A ciência política tem-nos ensinado que, durante as primárias, os candidatos tendem a apelar às suas bases eleitorais. Contudo, uma vez nomeados, é habitual que se desloquem para o centro político. Exemplo emblemático disto é o de Ronald Reagan, que venceu as primárias de 1980 com o apoio fervoroso dos conservadores, mas, após garantir a nomeação, escolheu George H. W. Bush, antigo adversário centrista, para seu vice-presidente. Conduziu, assim, a sua campanha contra Jimmy Carter com o objetivo de conquistar os centristas, que viriam a ser conhecidos como Reagan Democrats.

A campanha de Kamala Harris distingue-se por várias razões na era moderna. Nomeada apenas em julho, não teve de percorrer o caminho habitual de mais de um ano na estrada para conquistar a base democrata. Concorrendo nas primárias de 2020 como uma progressista de São Francisco, foi escolhida por Joe Biden para equilibrar o ticket democrata, precisamente para atrair a ala mais à esquerda. Durante essa campanha, Harris assumiu posições que, se mantidas na atualidade, a colocariam em desacordo com o eleitorado médio e, sobretudo, dificultariam a sua vitória nos swing states. As suas posições anteriores têm sido alvo de ataques por parte dos republicanos.

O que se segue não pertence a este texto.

===== config.mk =====
export PLATFORM = sky130hd
export DESIGN_NAME = pfac_ctrl
export DESIGN_NICKNAME = d
export VERILOG_FILES = /design/src/pfac_pkg.sv /design/src/pfac_sync.sv /design/src/pfac_ctrl.sv
export SDC_FILE = /design/constraint.sdc
export NUM_CORES = 1
export LEC_CHECK = 0
export ABC_CLOCK_PERIOD_IN_PS = 2200
export BUFFER_PORTS_ARGS = -buffer_cell sky130_fd_sc_hd__buf_2
export CAP_MARGIN = 20
export CORE_ASPECT_RATIO = 1.25
export CORE_MARGIN = 1
export CORE_UTILIZATION = 56
export DETAILED_ROUTE_END_ITERATION = 10
export GPL_TIMING_DRIVEN = 0
export HOLD_SLACK_MARGIN = 0.15
export PLACE_DENSITY = 0.87
export SETUP_SLACK_MARGIN = 0.2
export SYNTH_ARGS = -nofsm -noshare
export SYNTH_HDL_FRONTEND = slang
export SYNTH_HIERARCHICAL = 1
export SYNTH_SLANG_ARGS = --single-unit

===== constraint.sdc =====
create_clock -name clk_sys_i -period 2.2 [get_ports clk_sys_i]
set_clock_uncertainty 0.15 [all_clocks]
set_input_delay 0.33 -clock clk_sys_i [delete_from_list [all_inputs] [get_ports clk_sys_i]]
set_output_delay 0.33 -clock clk_sys_i [all_outputs]
set_load 0.05 [all_outputs]

===== src/pfac_pkg.sv =====
/*
 * Shared constants and carriers for the pulse and fault control block.
 * Assumes a single 200 MHz system clock; all analog decisions arrive as
 * single-bit comparator levels.
 */
package pfac_pkg;

    // ------------------------------------------------------------------
    // Timing
    // ------------------------------------------------------------------
    localparam int unsigned CLK_FREQ_HZ      = 200_000_000;
    localparam int unsigned MASK_TIME_NS     = 220;  // spike_mask_time
    localparam int unsigned FAULT_BLANK_US   = 5;
    // Least times round up to whole cycles
    localparam int unsigned MASK_CYCLES      =
        (MASK_TIME_NS * (CLK_FREQ_HZ / 1_000_000) + 999) / 1000;
    localparam int unsigned FAULT_BLANK_CYC  =
        FAULT_BLANK_US * (CLK_FREQ_HZ / 1_000_000);

    // ------------------------------------------------------------------
    // Reset values
    // ------------------------------------------------------------------
    localparam logic PULSE_RST = 1'b0;
    localparam logic FAULT_RST = 1'b0;
    localparam logic OV_EN_RST = 1'b1;

    // ------------------------------------------------------------------
    // Supply states, Gray coded along power-up, run, fault, power-down
    // ------------------------------------------------------------------
    typedef enum logic [1:0] {
        PFAC_OFF   = 2'b00,
        PFAC_START = 2'b01,
        PFAC_RUN   = 2'b11,
        PFAC_FAULT = 2'b10
    } pfac_state_type;

    // ------------------------------------------------------------------
    // Comparator carrier
    // ------------------------------------------------------------------
    typedef struct packed {
        logic sense_amplifier;        // Amplified current above feedback
        logic slow_ramp_limit;        // Soft-start below feedback
        logic current_limit;          // Dynamic trip level exceeded
        logic overload_cmp;           // feedback_pin above 4.8 V
        logic ramp_done_cmp;          // slow_ramp_pin above 5.3 V
        logic ramp_ov_window_cmp;     // slow_ramp_pin above 4.0 V
        logic supply_overvoltage_cmp; // Supply above 16.5 V
        logic over_temp;              // Junction above 140 C
        logic supply_turn_on_level;   // Supply reached 13.5 V
        logic supply_turn_off_level;  // Supply below 8.5 V
        logic max_duty_end;           // Oscillator duty limit point
    } pfac_cmp_type;

endpackage : pfac_pkg


===== src/pfac_sync.sv =====
/*
 * Two-flop synchroniser for a vector of comparator levels.
 * Assumes inputs are levels; the first stage feeds only the second.
 */
`timescale 1ns/1ps
module pfac_sync
    import pfac_pkg::*;
#(
    parameter int WIDTH = 11
)(
    input  wire logic             clk_sys_i,
    input  wire logic             rst_i,
    input  wire logic [WIDTH-1:0] async_i,
    output logic      [WIDTH-1:0] sync_o
);

    logic [WIDTH-1:0] meta_reg;
    logic [WIDTH-1:0] meta_next;
    logic [WIDTH-1:0] sync_reg;
    logic [WIDTH-1:0] sync_next;

    // Next values
    always_comb
    begin
        meta_next = async_i;
        sync_next = meta_reg;
    end

    // Registers
    always_ff @(posedge clk_sys_i or posedge rst_i)
    begin
        if (rst_i)
        begin
            meta_reg <= '0;
            sync_reg <= '0;
        end
        else
        begin
            meta_reg <= meta_next;
            sync_reg <= sync_next;
        end
    end

    assign sync_o = sync_reg;

endmodule : pfac_sync


===== src/pfac_ctrl.sv =====
/*
 * Pulse latch, fault latch and auto-restart control of an off-line
 * current-mode converter controller.
 * Assumes analog comparators deliver levels and the oscillator a set
 * pulse; all are synchronised here to the 200 MHz system clock.
 */
//
// Contract
// - Ignore current limit for 220 ns after each turn-on
// - Current trip level falls with steeper slope (analog, delivered as input)
// - Oscillator pulse sets the pulse latch, starting conduction
// - Latch cleared by sense amp, soft-start, limit, overload or fault
// - Clearing the latch turns the gate drive off at once
// - Gate drive held low below supply turn-off level
// - Faults set the fault latch only after persisting 5 us
// - Overload detection disabled until slow ramp exceeds 5.3 V
// - After soft-start, feedback above 4.8 V sets the fault latch
// - With fault, stay off until 8.5 V, then discharge the slow ramp
// - At 13.5 V the power-up reset clears the fault, new soft-start
// - Overvoltage watch only in first soft-start, stops at 4.0 V and 4.8 V
// - Supply above 16.5 V during the watch sets the fault latch
// - Over-temperature sets the fault latch, entering auto-restart
// - Pulse ends at the oscillator's 0.72 duty limit point
// - Soft-start comparator clears the latch while ramp below feedback
`timescale 1ns/1ps
module pfac_ctrl
    import pfac_pkg::*;
#(
    parameter int MASK_CYC  = MASK_CYCLES,
    parameter int BLANK_CYC = FAULT_BLANK_CYC
)(
    input  wire logic         clk_sys_i,
    input  wire logic         rst_i,
    input  wire logic         osc_set_i,
    input  wire pfac_cmp_type cmp_i,
    output logic              gate_drive_o,
    output logic              ramp_discharge_switch_o,
    output logic              fault_latched_o,
    output logic              ov_watch_o,
    output logic              active_o
);

    // ------------------------------------------------------------------
    // Input synchronisation
    // ------------------------------------------------------------------
    localparam int NCMP = $bits(pfac_cmp_type);
    localparam int MW   = $clog2(MASK_CYC + 1);
    localparam int BW   = $clog2(BLANK_CYC + 1);

    logic [NCMP:0] sync_vec;
    pfac_cmp_type  cmp;
    logic          osc_set;

    // Comparator and oscillator levels into the clock domain
    pfac_sync #(
        .WIDTH (NCMP + 1)
    ) u_sync (
        .clk_sys_i (clk_sys_i),
        .rst_i     (rst_i),
        .async_i   ({osc_set_i, cmp_i}),
        .sync_o    (sync_vec)
    );

    assign cmp     = pfac_cmp_type'(sync_vec[NCMP-1:0]);
    assign osc_set = sync_vec[NCMP];

    // ------------------------------------------------------------------
    // State
    // ------------------------------------------------------------------
    pfac_state_type state_reg,  state_next;
    logic           pulse_reg,  pulse_next;
    logic           fault_reg,  fault_next;
    logic           ov_en_reg,  ov_en_next;
    logic           osc_d_reg,  osc_d_next;
    logic [MW-1:0]  mask_reg,   mask_next;
    logic [BW-1:0]  blank_reg,  blank_next;

    logic osc_rise;
    logic fault_cond;
    logic reset_src;
    logic running;
    logic overload_and_gate;
    logic overvoltage_and_gate;

    // Protection decisions
    always_comb
    begin
        running  = (state_reg == PFAC_START) || (state_reg == PFAC_RUN);
        osc_rise = osc_set && !osc_d_reg;
        overload_and_gate    = cmp.ramp_done_cmp && cmp.overload_cmp;
        overvoltage_and_gate = ov_en_reg &&
                               cmp.supply_overvoltage_cmp;
        fault_cond = running && (overload_and_gate ||
                     overvoltage_and_gate || cmp.over_temp);
        reset_src  = cmp.sense_amplifier || cmp.slow_ramp_limit ||
                     (cmp.current_limit && (mask_reg == '0)) ||
                     cmp.overload_cmp || fault_reg ||
                     cmp.max_duty_end;
    end

    // Next values of supply state, latches and counters
    always_comb
    begin
        state_next = state_reg;
        pulse_next = pulse_reg;
        fault_next = fault_reg;
        ov_en_next = ov_en_reg;
        osc_d_next = osc_set;
        mask_next  = mask_reg;
        blank_next = blank_reg;

        // Supply lockout sequencing
        case (state_reg)
            PFAC_OFF:
            begin
                if (cmp.supply_turn_on_level && !cmp.supply_turn_off_level)
                begin
                    state_next = PFAC_START;
                    fault_next = 1'b0;
                end
            end
            PFAC_START:
            begin
                if (cmp.ramp_done_cmp)
                    state_next = PFAC_RUN;
            end
            PFAC_RUN:
            begin
                if (fault_reg)
                    state_next = PFAC_FAULT;
            end
            PFAC_FAULT:
            begin
                state_next = PFAC_FAULT;
            end
            default:
            begin
                state_next = PFAC_OFF;
            end
        endcase
        if (state_reg != PFAC_OFF && cmp.supply_turn_off_level)
            state_next = PFAC_OFF;
        else if (state_reg == PFAC_START && fault_reg)
            state_next = PFAC_FAULT;

        // Overvoltage watch closes for good once slow ramp exceeds 4.0 V with feedback above 4.8 V
        if (cmp.ramp_ov_window_cmp && cmp.overload_cmp)
            ov_en_next = 1'b0;

        // Fault blanking counter
        if (fault_cond && !fault_reg)
        begin
            if (blank_reg == BW'(BLANK_CYC - 1))
            begin
                fault_next = 1'b1;
                blank_next = '0;
            end
            else
                blank_next = blank_reg + 1'b1;
        end
        else
            blank_next = '0;

        // Pulse latch: low supply, inactivity and fault beat set; other clears act on a set latch only
        if (mask_reg != '0)
            mask_next = mask_reg - 1'b1;
        if (!running || cmp.supply_turn_off_level)
            pulse_next = 1'b0;
        else if (pulse_reg && reset_src)
            pulse_next = 1'b0;
        else if (osc_rise && !fault_reg)
        begin
            pulse_next = 1'b1;
            mask_next  = MW'(MASK_CYC);
        end
    end

    // Registers
    always_ff @(posedge clk_sys_i or posedge rst_i)
    begin
        if (rst_i)
        begin
            state_reg <= PFAC_OFF;
            pulse_reg <= PULSE_RST;
            fault_reg <= FAULT_RST;
            ov_en_reg <= OV_EN_RST;
            osc_d_reg <= 1'b0;
            mask_reg  <= '0;
            blank_reg <= '0;
        end
        else
        begin
            state_reg <= state_next;
            pulse_reg <= pulse_next;
            fault_reg <= fault_next;
            ov_en_reg <= ov_en_next;
            osc_d_reg <= osc_d_next;
            mask_reg  <= mask_next;
            blank_reg <= blank_next;
        end
    end

    // ------------------------------------------------------------------
    // Outputs
    // ------------------------------------------------------------------
    assign gate_drive_o            = pulse_reg;
    assign ramp_discharge_switch_o = (state_reg == PFAC_OFF);
    assign fault_latched_o         = fault_reg;
    assign ov_watch_o              = ov_en_reg;
    assign active_o                = running;

endmodule : pfac_ctrl


==> out/results.txt <==
status - completed
Routed wire per std cell - 15.9 um
DR DRC count - 0
vias in the first global route - 1235
Critical R2R Capture - mask_reg[4]
Initial DRC Count - 9
crit start category - register
core box area - 0.00276 sq mm
first-pass GRT wire length - 5560 um
Worst Tran Pin Value - 0.851 ns
Initial Util - 0.607
Worst-path clk slew - 0.12 ns
Cell variety after synth - 32
Setup Total Neg Slack - 0 ns
maximum vdd drop - 0.773 mV
Max-Slew Margin vs Limit - 0.432
CTS max path bufs - 2
GPL Wtd Cong - 0.827
Routed WL - 3230 um
All-Layer GR Usage - 0.243
final number of setup-violating endpoints - 0
max-slew violation count - 0
CTS Sinks - 46
fraction of layout cells with a size suffix above 1 - 0.195
Die Width - 50.9 um
CP max FO - 6
Post-Syn Area - 0.00168 sq mm
syn nets - 146
register area share after synthesis - 0.688
ranking of synthesized cells by area - dfrtp_1, xnor2_1, nor2_1, ha_1, xor2_1
#FFs+latches synth - 46
r2r startpoint - u_sync/sync_o[1]
syn_area_per_cell - 13.0 sq um
Layout area overhead - 21.5%
hpwl dp - 1790 um
Routed Antenna Nets - 0
# rows - 21
max-cap viol count - 0
HP Start - u_sync/meta_reg[5]
ant diodes - 0
Achievable Freq - 0.523 GHz
Worst Reg-to-Reg Cells - 4
RSZ-0062 raised after global routing - no
R2R Setup Slk - 0.29 ns
Skew-Pair Late Insertion Delay - 0.35 ns
total number of vias - 1080
cell taking the most area after synthesis - dfrtp_1
CTS tree - built
Fin. Hold Viols - 0
CP Capture Type - register
nets - 185
antenna violations before repair - 0
Worst Path Required - 2.29 ns
pwr/cell area - 903 mW/mm^2
Total Die Area - 0.00322 sq mm
DRT Pass-1 Iters - 4
IO Count - 19
hold depth - 0
post-synth top area share - 0.672
grt ovf - 0
largest net degree at the start of global routing - 25
period utilisation layout - 0.869
total CTS buffers - 5
worst path cell trace - nand2b_1, or4b_4, a221o_2, and3_1
Setup CP Type - register to register
H-tree depth - 2
CP Data Arrival Time - 2.00 ns
Synthesis Warnings - 6
WHS Endpoint - u_sync/sync_o[5]
fin crit period - 1.91 ns
Chip Height - 63.2 um
IO Port Bufs - 18
Static Leak - 0.000922 uW
Post-Syn Instances - 129
via-per-instance ratio - 5.32
most common cell after layout, fill and taps aside - dfrtp_1
Worst path slowest cell - or4b_4
Power Total - 1840 uW
worst min path class - register to register
CTS root buf - clkbuf_4
most frequent cells in the layout - dfrtp_1, buf_2, nor2_1
CP max stage delay - 0.50 ns
[worst max-delay path by stage]
stage | cells after the start | slack (ns) | from | to
global route | 4 | 0.20 | u_sync/sync_o[1] | mask_reg[4]
CTS | 4 | 0.30 | mask_reg[3] | mask_reg[4]
floorplan | 3 | 0.26 | fault_latched_o | mask_reg[4]
detailed placement | 4 | 0.32 | state_reg[0] | mask_reg[4]
global placement | 4 | 0.38 | u_sync/sync_o[1] | mask_reg[4]
finish | 4 | 0.29 | u_sync/sync_o[1] | mask_reg[4]
[cell families (layout without fill, tap and decap cells)]
family / after synthesis / after routing / share of synthesized area
buffers and inverters: 8 / 48 / 0.0209
xor gates and xnor gates: 13 / 13 / 0.0680
and+or+nand+nor: 46 / 46 / 0.143
AOI/OAI and AO/OA: 12 / 12 / 0.0515
adders and majority gates: 3 / 3 / 0.0224
DFF: 46 / 46 / 0.688
muxes: 1 / 1 / 0.00597
[where the power goes]
| group | internal [uW] | switching, uW | total [uW] |
|---|---|---|---|
| combinational | 165 | 164 | 328 |
| clock | 240 | 256 | 495 |
| sequential | 936 | 78.4 | 1010 |
[metal layers]
metal,routed length (um),track usage
met3,135,0.0628
met2,1730,0.413
met5,0,0
met1,1240,0.274
met4,125,0.128
[area by class of cell]
class | count | area, sq um
Buffer | 2 | 12.5
Clock inverter | 2 | 37.5
Clock buffer | 6 | 41.3
Multi-Input combinational cell | 75 | 498
Tap cell | 34 | 42.5
Sequential cell | 46 | 1150
Fill cell | 166 | 723
Inverter | 6 | 22.5
Timing Repair Buffer | 32 | 228
[repair_timing]
action | in CTS | in global routing
hold endpoints to repair | 57 | 0
hold buffers | 13 | 0
setup endpoints to repair | 0 | 1
buffers inserted | 0 | 1
resized for setup | 0 | 3
[synthesized netlist by cell type]
master         instances
mux2i_1                1
a221o_2                1
and2_1                 2
nand2b_1               2
dlygate4sd1_1          1
or3b_2                 1
o21ai_0                5
xnor2_1                9
a221o_1                1
and3_1                 2
nand2_1                9
nor2_1                14
inv_1                  6
a211o_2                1
or3_1                  1
nor3b_1                1
nand3b_1               3
ha_1                   3
clkbuf_1               1
nand3_1                1
o31ai_1                1
o211a_1                1
or4b_1                 1
dfrtp_1               45
a21oi_1                1
nor3b_2                1
and2_0                 1
a21boi_0               1
xor2_1                 4
dfstp_2                1
nand4_1                2
nor3_1                 5
[worst max-delay path: cells and delay by family (launching register included)]
family / cells / cell delay, ns
AOI/OAI and AO/OA: 1 / 0.36
and+or+nand+nor: 3 / 0.88
DFF: 1 / 0.42
[through the flow]
| stage | hold slack, ns | instance area (sq um) | worst slack [ns] | utilization | cells |
|---|---|---|---|---|---|
| 2_1_floorplan | 0.168 | 1680 | 0.262 | - | 129 |
| 3_3_place_gp | 0.182 | 1810 | 0.379 | 0.655 | 181 |
| 3_5_place_dp | 0.185 | 1810 | 0.317 | 0.655 | 181 |
| 4_1_cts | 0.213 | 2020 | 0.296 | 0.731 | 202 |
| 5_1_grt | 0.229 | 2040 | 0.204 | 0.738 | 203 |
| 6_report | 0.212 | 2040 | 0.289 | 0.738 | 203 |
Note: power is estimated with default switching activity, not from simulation.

Embora Harris já tivesse abraçado as políticas centristas de Biden, agora, mais do que nunca, está claramente a apelar aos moderados. Talvez para conquistar os republicanos anti-Trump, simplesmente por acreditar que a vitória eleitoral exige posições menos radicais ou, ainda, porque terá alterado algumas das suas convicções. Seja qual for a razão, esta evolução torna-a uma candidata mais apta, mas também mais propensa a ataques.

Na primeira entrevista desde que foi nomeada, acompanhada por Tim Walz, Kamala Harris viu-se obrigada a justificar as suas mudanças de posição em temas sensíveis, como a imigração ilegal ou a proibição do fracking, uma técnica de extração energética considerada poluente, mas vital para a economia de estados como a Pensilvânia.

No que toca à imigração, a sua resposta foi relativamente satisfatória, ao recordar o seu passado como procuradora-geral da Califórnia, onde combateu as máfias que fomentam a imigração ilegal, além de destacar o seu apoio ao pacote legislativo negociado este ano no Senado entre republicanos e democratas, que acabou por ser rejeitado após ordens de Donald Trump, que considerou que tal medida prejudicaria a sua estratégia de campanha. No entanto, a sua defesa de que “não mudou de convicções” não foi particularmente convincente, sobretudo se considerarmos as suas explicações.

Se os republicanos criaram grandes expectativas negativas em torno da entrevista de Kamala Harris, pode-se afirmar que a vice-presidente superou o teste. Não cometeu erros embaraçosos nem proferiu declarações controversas, como ocorreu noutros momentos da sua carreira. Embora não tenha sido uma entrevista brilhante, Harris mostrou-se eficaz e relativamente à vontade, mesmo perante questões mais complexas. Destacou-se particularmente na defesa apaixonada de Joe Biden e do seu legado, demonstrando lealdade e distanciando-se do radicalismo dos republicanos MAGA. Harris quase ignorou Donald Trump, preferindo focar-se no contraste entre a sua visão e a abordagem republicana.

Ao manifestar a intenção de convidar republicanos para a sua administração, Harris enviou mais um sinal aos conservadores anti-Trump, ciente de que precisará desses eleitores. No entanto, há aspetos a melhorar: as justificações para as suas mudanças de opinião não foram satisfatórias ou conclusivas e a proposta de virar a página dos últimos dez anos carece de maior profundidade. Não é convincente defender essa ideia quando esteve na Casa Branca nos últimos quatro anos.

Além disso, Harris tem evitado discutir as suas posições políticas e o seu programa eleitoral, mas, eventualmente, terá de fazer discursos temáticos que delineiem com clareza a sua plataforma. Normalmente, este tipo de discurso ocorre antes deste período final da campanha, mas será necessário que Harris fale mais concretamente sobre as suas propostas. Também precisará de sair mais vezes da sua zona de conforto, realizando mais entrevistas e conferências de imprensa. Os indecisos vão querer saber mais.

Por fim, o ponto mais negativo desta entrevista foi a prestação de Tim Walz. Talvez por não estar habituado ao foco nacional, mostrou-se inconsistente nas explicações sobre o seu passado militar e a sua história pessoal de luta contra a infertilidade. Embora tenha começado a campanha de forma promissora, a sua atuação na CNN foi dececionante. Resta saber se conseguirá redimir-se ou se ficará marcado por este desempenho.